ACTION ITEM:
Copy out the entries below in full and exactly.
►
File: src/dtc_pkg.sv
// Shared constants for the dual timer/counter block
package dtc_pkg;

  // Bus address width and index field inside a byte address
  localparam int ADDR_W = 12;
  localparam int IDX_LSB = 2;
  localparam int IDX_MSB = 9;
  localparam int TOP_LSB = 10;

  // Register indices; byte address is four times the index
  localparam logic [7:0] IDX_MODE = 8'h89;
  localparam logic [7:0] IDX_LOW_A = 8'h8A;
  localparam logic [7:0] IDX_LOW_B = 8'h8B;
  localparam logic [7:0] IDX_HIGH_A = 8'h8C;
  localparam logic [7:0] IDX_HIGH_B = 8'h8D;
  localparam logic [7:0] IDX_CLK_CTRL = 8'h8E;
  localparam logic [7:0] IDX_RUN_CTRL = 8'h90;

  // Reset value of every byte register
  localparam logic [7:0] RST_BYTE = 8'h00;

  // Mode register field positions
  localparam int MODE_A_LSB = 0;
  localparam int SRC_A_BIT = 2;
  localparam int GATE_A_BIT = 3;
  localparam int MODE_B_LSB = 4;
  localparam int SRC_B_BIT = 6;
  localparam int GATE_B_BIT = 7;

  // Run control register field positions
  localparam int RUN_A_BIT = 0;
  localparam int RUN_B_BIT = 1;
  localparam int TRIG_A_BIT = 2;
  localparam int OVF_A_BIT = 4;
  localparam int OVF_B_BIT = 5;
  localparam int EXTF_A_BIT = 6;

  // Prescaler width in the narrow mode
  localparam int PRESCALE_W = 5;

  // Bus responses
  localparam logic [1:0] RESP_OKAY = 2'h0;
  localparam logic [1:0] RESP_SLVERR = 2'h2;

  // Counter operating modes
  typedef enum logic [1:0] {
    DTC_MODE_PRE = 2'h0,
    DTC_MODE_WIDE = 2'h1,
    DTC_MODE_RELOAD = 2'h2,
    DTC_MODE_SPLIT = 2'h3
  } dtc_mode_t;

  // Write and read channel states
  typedef enum logic {
    DTC_WR_IDLE = 1'b0,
    DTC_WR_RESP = 1'b1
  } dtc_wr_t;

  typedef enum logic {
    DTC_RD_IDLE = 1'b0,
    DTC_RD_DATA = 1'b1
  } dtc_rd_t;

endpackage : dtc_pkg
◄
EXERCISE RESPONSE:
File: src/dtc_pkg.sv
// Shared constants for the dual timer/counter block
package dtc_pkg;

  // Bus address width and index field inside a byte address
  localparam int ADDR_W = 12;
  localparam int IDX_LSB = 2;
  localparam int IDX_MSB = 9;
  localparam int TOP_LSB = 10;

  // Register indices; byte address is four times the index
  localparam logic [7:0] IDX_MODE = 8'h89;
  localparam logic [7:0] IDX_LOW_A = 8'h8A;
  localparam logic [7:0] IDX_LOW_B = 8'h8B;
  localparam logic [7:0] IDX_HIGH_A = 8'h8C;
  localparam logic [7:0] IDX_HIGH_B = 8'h8D;
  localparam logic [7:0] IDX_CLK_CTRL = 8'h8E;
  localparam logic [7:0] IDX_RUN_CTRL = 8'h90;

  // Reset value of every byte register
  localparam logic [7:0] RST_BYTE = 8'h00;

  // Mode register field positions
  localparam int MODE_A_LSB = 0;
  localparam int SRC_A_BIT = 2;
  localparam int GATE_A_BIT = 3;
  localparam int MODE_B_LSB = 4;
  localparam int SRC_B_BIT = 6;
  localparam int GATE_B_BIT = 7;

  // Run control register field positions
  localparam int RUN_A_BIT = 0;
  localparam int RUN_B_BIT = 1;
  localparam int TRIG_A_BIT = 2;
  localparam int OVF_A_BIT = 4;
  localparam int OVF_B_BIT = 5;
  localparam int EXTF_A_BIT = 6;

  // Prescaler width in the narrow mode
  localparam int PRESCALE_W = 5;

  // Bus responses
  localparam logic [1:0] RESP_OKAY = 2'h0;
  localparam logic [1:0] RESP_SLVERR = 2'h2;

  // Counter operating modes
  typedef enum logic [1:0] {
    DTC_MODE_PRE = 2'h0,
    DTC_MODE_WIDE = 2'h1,
    DTC_MODE_RELOAD = 2'h2,
    DTC_MODE_SPLIT = 2'h3
  } dtc_mode_t;

  // Write and read channel states
  typedef enum logic {
    DTC_WR_IDLE = 1'b0,
    DTC_WR_RESP = 1'b1
  } dtc_wr_t;

  typedef enum logic {
    DTC_RD_IDLE = 1'b0,
    DTC_RD_DATA = 1'b1
  } dtc_rd_t;

endpackage : dtc_pkg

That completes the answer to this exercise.